## Aim of the task
From the entries below, return only the lines starting at the one that contains "met4: 5.14 / 59 / 0" and ending at the one that contains "49 | 13.3 |", exactly as they stand.

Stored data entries
•••

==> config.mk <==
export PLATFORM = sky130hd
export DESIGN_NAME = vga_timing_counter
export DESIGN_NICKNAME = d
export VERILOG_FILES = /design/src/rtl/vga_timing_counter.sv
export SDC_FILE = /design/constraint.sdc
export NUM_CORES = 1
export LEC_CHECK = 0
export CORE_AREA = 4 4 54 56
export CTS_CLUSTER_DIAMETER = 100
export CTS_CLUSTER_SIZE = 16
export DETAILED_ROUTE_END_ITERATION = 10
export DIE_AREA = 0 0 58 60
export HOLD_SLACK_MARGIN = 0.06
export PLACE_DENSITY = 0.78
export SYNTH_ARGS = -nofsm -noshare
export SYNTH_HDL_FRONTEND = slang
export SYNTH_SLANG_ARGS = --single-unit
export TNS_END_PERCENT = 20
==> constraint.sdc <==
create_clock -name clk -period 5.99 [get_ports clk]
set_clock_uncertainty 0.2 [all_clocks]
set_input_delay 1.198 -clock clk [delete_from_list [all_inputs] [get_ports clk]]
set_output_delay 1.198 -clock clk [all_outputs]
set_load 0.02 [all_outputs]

•••

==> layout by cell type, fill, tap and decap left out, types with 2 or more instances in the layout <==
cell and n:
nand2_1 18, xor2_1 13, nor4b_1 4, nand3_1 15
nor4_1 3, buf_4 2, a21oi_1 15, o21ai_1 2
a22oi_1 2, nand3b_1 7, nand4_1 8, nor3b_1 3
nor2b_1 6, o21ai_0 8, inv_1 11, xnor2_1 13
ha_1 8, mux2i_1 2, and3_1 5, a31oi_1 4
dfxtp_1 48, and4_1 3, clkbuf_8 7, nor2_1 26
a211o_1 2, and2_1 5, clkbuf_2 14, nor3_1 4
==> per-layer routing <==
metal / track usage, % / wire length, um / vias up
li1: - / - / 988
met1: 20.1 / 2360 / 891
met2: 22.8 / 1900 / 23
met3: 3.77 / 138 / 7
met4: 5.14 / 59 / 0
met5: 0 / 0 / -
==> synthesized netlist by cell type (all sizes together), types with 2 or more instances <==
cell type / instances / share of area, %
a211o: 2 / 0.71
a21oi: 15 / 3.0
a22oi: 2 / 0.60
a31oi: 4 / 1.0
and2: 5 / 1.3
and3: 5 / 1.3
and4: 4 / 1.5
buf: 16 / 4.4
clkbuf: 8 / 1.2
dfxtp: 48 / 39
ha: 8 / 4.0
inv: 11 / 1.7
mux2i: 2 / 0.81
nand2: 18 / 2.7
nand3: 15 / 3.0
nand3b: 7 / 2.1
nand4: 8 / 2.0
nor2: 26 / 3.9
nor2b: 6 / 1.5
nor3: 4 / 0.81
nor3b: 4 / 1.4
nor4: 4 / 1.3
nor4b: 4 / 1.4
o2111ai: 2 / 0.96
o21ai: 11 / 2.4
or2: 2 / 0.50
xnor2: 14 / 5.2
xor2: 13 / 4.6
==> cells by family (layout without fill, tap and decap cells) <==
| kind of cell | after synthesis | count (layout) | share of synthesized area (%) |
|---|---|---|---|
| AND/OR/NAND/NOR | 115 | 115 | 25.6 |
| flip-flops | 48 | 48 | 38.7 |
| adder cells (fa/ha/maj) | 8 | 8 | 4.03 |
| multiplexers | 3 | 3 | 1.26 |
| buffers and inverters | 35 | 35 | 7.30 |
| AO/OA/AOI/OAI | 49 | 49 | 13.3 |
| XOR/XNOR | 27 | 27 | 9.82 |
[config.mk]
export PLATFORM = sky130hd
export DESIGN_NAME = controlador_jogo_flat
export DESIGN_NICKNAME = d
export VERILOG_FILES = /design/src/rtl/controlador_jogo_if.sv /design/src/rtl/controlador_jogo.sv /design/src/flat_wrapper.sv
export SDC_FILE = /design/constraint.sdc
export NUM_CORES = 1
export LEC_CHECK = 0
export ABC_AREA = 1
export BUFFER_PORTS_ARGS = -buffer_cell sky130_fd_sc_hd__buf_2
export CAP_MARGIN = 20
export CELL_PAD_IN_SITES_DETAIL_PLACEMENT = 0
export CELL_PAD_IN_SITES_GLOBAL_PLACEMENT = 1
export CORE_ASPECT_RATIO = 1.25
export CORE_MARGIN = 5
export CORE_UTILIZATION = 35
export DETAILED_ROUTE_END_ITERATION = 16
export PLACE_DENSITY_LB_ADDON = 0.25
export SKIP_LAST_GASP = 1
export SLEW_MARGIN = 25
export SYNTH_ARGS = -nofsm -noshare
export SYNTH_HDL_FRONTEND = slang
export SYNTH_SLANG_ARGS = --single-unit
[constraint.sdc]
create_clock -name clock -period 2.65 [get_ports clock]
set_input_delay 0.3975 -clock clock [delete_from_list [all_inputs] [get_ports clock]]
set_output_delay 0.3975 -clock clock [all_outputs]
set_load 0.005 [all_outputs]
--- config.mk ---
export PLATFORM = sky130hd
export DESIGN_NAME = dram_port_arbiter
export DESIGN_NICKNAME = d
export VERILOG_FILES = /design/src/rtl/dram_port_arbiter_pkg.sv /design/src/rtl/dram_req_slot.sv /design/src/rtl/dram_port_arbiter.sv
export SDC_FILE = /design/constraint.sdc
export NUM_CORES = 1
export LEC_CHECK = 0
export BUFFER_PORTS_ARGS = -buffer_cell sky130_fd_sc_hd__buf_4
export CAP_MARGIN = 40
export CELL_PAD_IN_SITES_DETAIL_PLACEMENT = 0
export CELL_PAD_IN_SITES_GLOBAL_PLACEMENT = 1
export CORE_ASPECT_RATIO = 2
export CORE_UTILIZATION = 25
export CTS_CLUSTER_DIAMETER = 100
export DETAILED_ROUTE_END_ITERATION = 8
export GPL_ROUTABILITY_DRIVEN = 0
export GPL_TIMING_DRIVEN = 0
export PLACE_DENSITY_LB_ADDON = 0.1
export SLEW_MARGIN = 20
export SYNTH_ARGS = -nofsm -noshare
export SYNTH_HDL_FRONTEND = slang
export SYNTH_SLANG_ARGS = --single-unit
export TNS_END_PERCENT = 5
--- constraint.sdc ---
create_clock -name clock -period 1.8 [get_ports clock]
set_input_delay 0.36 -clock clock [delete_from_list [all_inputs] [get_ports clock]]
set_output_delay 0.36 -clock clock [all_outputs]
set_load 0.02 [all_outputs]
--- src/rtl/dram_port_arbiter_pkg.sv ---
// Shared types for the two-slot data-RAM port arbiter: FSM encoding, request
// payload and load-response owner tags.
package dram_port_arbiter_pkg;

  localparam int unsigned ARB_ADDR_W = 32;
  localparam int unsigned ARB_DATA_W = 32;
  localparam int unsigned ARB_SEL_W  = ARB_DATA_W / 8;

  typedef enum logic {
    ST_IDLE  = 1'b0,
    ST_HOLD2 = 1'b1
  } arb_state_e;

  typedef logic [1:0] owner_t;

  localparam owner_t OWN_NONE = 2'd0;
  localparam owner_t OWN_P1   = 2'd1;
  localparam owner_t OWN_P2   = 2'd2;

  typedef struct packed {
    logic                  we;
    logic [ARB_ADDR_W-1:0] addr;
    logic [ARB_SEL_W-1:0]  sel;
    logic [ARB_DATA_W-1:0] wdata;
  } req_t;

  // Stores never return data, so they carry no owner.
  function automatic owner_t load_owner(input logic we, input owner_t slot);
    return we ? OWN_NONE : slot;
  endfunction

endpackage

•••

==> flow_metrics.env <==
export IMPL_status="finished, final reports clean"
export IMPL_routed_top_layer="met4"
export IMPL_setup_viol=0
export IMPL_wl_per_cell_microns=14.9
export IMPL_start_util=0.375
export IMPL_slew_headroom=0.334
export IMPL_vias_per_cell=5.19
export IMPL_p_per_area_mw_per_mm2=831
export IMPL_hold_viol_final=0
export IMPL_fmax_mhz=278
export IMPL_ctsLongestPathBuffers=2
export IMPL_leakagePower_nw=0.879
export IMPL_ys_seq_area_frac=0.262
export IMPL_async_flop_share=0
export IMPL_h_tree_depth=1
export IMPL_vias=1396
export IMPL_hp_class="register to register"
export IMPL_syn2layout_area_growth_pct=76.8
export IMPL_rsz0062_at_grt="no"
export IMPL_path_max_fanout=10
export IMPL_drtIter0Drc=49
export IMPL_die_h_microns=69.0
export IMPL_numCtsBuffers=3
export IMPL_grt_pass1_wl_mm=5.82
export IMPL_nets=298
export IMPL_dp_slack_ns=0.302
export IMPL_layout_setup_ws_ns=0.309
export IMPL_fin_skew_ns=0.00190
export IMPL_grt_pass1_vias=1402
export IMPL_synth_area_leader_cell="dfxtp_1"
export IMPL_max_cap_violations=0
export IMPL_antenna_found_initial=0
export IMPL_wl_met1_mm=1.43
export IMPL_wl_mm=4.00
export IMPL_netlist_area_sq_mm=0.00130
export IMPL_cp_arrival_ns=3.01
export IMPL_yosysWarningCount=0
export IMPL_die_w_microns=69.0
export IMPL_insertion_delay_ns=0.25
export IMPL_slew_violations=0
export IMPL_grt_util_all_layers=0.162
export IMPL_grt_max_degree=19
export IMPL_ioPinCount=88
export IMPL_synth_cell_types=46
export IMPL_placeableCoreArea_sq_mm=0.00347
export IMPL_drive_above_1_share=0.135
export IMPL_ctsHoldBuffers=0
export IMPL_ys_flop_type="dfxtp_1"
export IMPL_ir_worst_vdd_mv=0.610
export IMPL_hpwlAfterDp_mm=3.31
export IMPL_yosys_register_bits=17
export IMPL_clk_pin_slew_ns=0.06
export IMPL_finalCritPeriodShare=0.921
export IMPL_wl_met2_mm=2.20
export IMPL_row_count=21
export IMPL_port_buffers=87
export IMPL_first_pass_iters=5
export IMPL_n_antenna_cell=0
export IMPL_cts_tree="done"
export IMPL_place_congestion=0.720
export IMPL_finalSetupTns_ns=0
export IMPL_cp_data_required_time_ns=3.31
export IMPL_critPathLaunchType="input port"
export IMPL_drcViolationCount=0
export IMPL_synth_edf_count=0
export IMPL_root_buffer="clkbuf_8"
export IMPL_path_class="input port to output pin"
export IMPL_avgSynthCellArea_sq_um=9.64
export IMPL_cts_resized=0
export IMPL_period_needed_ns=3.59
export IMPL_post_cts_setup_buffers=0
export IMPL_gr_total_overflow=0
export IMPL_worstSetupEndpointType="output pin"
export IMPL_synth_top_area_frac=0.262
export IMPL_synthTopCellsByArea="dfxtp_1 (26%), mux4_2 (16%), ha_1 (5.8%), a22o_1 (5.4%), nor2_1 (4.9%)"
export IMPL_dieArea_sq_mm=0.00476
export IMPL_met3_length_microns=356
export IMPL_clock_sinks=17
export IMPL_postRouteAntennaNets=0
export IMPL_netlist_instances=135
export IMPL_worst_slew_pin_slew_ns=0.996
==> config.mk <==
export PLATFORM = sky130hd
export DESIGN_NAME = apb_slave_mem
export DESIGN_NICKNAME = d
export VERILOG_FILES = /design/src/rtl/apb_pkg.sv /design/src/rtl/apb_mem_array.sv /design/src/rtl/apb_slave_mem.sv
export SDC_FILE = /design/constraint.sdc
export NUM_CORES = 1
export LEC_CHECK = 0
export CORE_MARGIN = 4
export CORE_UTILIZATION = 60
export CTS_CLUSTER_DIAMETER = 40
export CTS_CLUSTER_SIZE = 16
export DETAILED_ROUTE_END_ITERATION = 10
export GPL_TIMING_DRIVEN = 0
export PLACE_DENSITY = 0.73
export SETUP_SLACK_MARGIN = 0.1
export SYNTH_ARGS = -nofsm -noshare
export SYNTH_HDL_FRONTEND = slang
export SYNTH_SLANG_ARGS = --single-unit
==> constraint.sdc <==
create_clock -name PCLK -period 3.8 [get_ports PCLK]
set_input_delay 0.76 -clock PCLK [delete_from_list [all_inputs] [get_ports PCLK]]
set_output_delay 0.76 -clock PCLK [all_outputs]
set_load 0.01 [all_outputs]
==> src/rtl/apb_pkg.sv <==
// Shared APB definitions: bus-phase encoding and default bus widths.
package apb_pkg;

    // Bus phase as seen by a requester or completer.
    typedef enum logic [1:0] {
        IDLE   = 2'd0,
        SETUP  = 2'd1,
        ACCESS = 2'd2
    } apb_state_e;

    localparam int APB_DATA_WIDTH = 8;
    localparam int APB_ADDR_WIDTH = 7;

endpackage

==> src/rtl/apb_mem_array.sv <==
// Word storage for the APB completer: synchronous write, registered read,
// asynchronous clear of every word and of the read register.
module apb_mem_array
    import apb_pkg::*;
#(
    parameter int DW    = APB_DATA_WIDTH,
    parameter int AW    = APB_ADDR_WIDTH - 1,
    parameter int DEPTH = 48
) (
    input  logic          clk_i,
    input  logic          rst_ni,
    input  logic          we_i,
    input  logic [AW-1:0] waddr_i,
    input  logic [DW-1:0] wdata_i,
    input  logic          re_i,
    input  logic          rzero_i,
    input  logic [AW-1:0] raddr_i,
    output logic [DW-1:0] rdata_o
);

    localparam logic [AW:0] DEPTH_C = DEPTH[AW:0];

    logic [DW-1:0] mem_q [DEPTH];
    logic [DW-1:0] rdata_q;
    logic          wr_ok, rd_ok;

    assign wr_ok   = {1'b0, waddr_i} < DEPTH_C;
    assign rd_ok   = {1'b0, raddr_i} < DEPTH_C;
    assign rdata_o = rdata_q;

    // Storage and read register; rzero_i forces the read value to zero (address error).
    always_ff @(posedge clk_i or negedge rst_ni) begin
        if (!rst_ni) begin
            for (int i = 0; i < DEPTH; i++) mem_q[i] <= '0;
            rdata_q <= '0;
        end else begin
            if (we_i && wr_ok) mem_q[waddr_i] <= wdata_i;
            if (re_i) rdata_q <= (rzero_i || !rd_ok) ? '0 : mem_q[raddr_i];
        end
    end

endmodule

•••

## Result for this task
met4: 5.14 / 59 / 0
met5: 0 / 0 / -
==> synthesized netlist by cell type (all sizes together), types with 2 or more instances <==
cell type / instances / share of area, %
a211o: 2 / 0.71
a21oi: 15 / 3.0
a22oi: 2 / 0.60
a31oi: 4 / 1.0
and2: 5 / 1.3
and3: 5 / 1.3
and4: 4 / 1.5
buf: 16 / 4.4
clkbuf: 8 / 1.2
dfxtp: 48 / 39
ha: 8 / 4.0
inv: 11 / 1.7
mux2i: 2 / 0.81
nand2: 18 / 2.7
nand3: 15 / 3.0
nand3b: 7 / 2.1
nand4: 8 / 2.0
nor2: 26 / 3.9
nor2b: 6 / 1.5
nor3: 4 / 0.81
nor3b: 4 / 1.4
nor4: 4 / 1.3
nor4b: 4 / 1.4
o2111ai: 2 / 0.96
o21ai: 11 / 2.4
or2: 2 / 0.50
xnor2: 14 / 5.2
xor2: 13 / 4.6
==> cells by family (layout without fill, tap and decap cells) <==
| kind of cell | after synthesis | count (layout) | share of synthesized area (%) |
|---|---|---|---|
| AND/OR/NAND/NOR | 115 | 115 | 25.6 |
| flip-flops | 48 | 48 | 38.7 |
| adder cells (fa/ha/maj) | 8 | 8 | 4.03 |
| multiplexers | 3 | 3 | 1.26 |
| buffers and inverters | 35 | 35 | 7.30 |
| AO/OA/AOI/OAI | 49 | 49 | 13.3 |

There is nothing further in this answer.